*** Opening of Data ***
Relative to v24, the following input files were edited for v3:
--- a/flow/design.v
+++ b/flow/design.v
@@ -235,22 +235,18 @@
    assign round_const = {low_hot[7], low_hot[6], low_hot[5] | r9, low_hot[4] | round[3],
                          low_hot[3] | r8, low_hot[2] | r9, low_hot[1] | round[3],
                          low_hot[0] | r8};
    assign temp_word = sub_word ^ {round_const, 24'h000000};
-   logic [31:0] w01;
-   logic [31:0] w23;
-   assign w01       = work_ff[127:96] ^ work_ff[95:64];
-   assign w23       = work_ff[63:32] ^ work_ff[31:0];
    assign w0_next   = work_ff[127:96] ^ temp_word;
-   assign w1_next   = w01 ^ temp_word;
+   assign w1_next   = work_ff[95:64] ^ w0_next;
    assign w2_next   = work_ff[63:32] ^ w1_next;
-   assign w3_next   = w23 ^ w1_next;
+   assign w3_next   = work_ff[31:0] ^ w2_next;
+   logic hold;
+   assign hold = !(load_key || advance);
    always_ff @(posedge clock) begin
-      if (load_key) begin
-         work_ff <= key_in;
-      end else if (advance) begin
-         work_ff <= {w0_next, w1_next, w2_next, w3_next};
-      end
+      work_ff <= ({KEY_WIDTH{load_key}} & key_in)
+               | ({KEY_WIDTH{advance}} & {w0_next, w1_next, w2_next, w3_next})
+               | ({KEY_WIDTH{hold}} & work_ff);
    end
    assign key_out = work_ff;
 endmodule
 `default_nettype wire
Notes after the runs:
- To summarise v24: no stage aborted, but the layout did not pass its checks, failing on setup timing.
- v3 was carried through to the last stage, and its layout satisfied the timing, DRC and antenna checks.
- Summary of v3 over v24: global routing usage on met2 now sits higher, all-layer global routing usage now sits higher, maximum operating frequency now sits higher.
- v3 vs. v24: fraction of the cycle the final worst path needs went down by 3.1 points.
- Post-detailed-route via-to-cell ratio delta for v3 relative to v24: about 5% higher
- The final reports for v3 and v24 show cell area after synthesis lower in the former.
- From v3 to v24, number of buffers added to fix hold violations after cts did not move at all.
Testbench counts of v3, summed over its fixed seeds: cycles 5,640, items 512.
*** Close of Data ***
**Problem requirements**: From the material above, set down exactly the lines starting at the one with "-235,22 +235,18 @@" and ending at the one with "w01 ^ temp_word;", end lines included.

**Result for this exercise**:
@@ -235,22 +235,18 @@
    assign round_const = {low_hot[7], low_hot[6], low_hot[5] | r9, low_hot[4] | round[3],
                          low_hot[3] | r8, low_hot[2] | r9, low_hot[1] | round[3],
                          low_hot[0] | r8};
    assign temp_word = sub_word ^ {round_const, 24'h000000};
-   logic [31:0] w01;
-   logic [31:0] w23;
-   assign w01       = work_ff[127:96] ^ work_ff[95:64];
-   assign w23       = work_ff[63:32] ^ work_ff[31:0];
    assign w0_next   = work_ff[127:96] ^ temp_word;
-   assign w1_next   = w01 ^ temp_word;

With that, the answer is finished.